Figure 7

Detergent and urea solubilization and purification of recombinant DGTA1 from insoluble fraction by Ni-NTA affinity chromatography. The insoluble fraction (10,000g pellet) of E. coli was solubilized with 7 detergents (0.5% final concentration, 4°C, 1 h) followed by centrifugation at 20,000g for 10 min. The 20,000g supernatant was used for affinity purification with Ni-NTA beads. Recombinant DGAT1 was detected by immunoblotting using anti-MBP-hTTP antiserum. (A, C) solubilized fractions, (B, D) purified fractions.

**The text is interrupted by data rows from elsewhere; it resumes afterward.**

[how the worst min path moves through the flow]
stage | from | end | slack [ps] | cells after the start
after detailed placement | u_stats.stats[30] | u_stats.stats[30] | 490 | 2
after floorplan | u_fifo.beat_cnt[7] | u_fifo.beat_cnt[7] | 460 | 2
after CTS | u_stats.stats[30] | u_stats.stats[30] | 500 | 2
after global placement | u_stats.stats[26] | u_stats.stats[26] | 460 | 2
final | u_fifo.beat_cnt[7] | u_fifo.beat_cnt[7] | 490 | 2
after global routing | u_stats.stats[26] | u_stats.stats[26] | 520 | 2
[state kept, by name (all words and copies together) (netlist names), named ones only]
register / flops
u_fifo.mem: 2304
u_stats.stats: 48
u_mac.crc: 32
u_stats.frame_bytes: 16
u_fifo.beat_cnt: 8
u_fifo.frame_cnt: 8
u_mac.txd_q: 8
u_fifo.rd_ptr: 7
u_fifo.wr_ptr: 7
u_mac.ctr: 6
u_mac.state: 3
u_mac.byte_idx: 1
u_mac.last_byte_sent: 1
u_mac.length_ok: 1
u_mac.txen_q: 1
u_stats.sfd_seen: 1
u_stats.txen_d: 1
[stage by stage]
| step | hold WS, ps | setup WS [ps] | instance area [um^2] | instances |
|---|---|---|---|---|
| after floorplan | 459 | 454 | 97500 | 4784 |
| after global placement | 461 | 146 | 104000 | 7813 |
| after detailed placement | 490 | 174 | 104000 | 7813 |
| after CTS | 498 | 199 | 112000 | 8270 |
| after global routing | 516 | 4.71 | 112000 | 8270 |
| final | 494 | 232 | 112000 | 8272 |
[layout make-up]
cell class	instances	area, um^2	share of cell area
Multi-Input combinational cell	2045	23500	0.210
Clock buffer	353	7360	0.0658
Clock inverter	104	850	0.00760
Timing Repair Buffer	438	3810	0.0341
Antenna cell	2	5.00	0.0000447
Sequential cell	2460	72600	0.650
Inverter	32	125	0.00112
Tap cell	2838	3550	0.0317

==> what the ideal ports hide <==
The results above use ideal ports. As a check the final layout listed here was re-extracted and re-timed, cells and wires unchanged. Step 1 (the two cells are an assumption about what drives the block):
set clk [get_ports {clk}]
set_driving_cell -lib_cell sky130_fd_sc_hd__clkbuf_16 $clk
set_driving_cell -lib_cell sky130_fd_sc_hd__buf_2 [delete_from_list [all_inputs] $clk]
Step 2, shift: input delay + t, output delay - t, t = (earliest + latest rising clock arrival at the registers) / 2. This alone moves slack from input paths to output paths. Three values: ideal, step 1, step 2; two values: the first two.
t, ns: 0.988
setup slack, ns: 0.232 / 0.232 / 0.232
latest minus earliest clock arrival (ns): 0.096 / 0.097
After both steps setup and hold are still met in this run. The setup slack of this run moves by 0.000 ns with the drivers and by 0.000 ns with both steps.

Lane 1, protein size standards; Lane 2, Brij 35; Lane 3, CHAPS; Lane 4, NP-40; Lane 5, SDS; Lane 6, Triton X-100; Lane 7, Tween 20; Lane 8, Tween 80; Lanes 9 to 13, 0, 0.1, 0.3, 0.5 and 1% SDS, respectively. (C, D) Lane 1, protein size standards, Lanes 2-8, 0, 0.1, 0.3, 0.5, 1, 1.5 and 2% Triton X-100, respectively; Lanes 9-12, 0, 2, 4 and 6 M urea, respectively. Each lane was loaded with equal amounts of proteins corresponding to those before solubilization. The full-length rDGAT1 is marked with an arrow.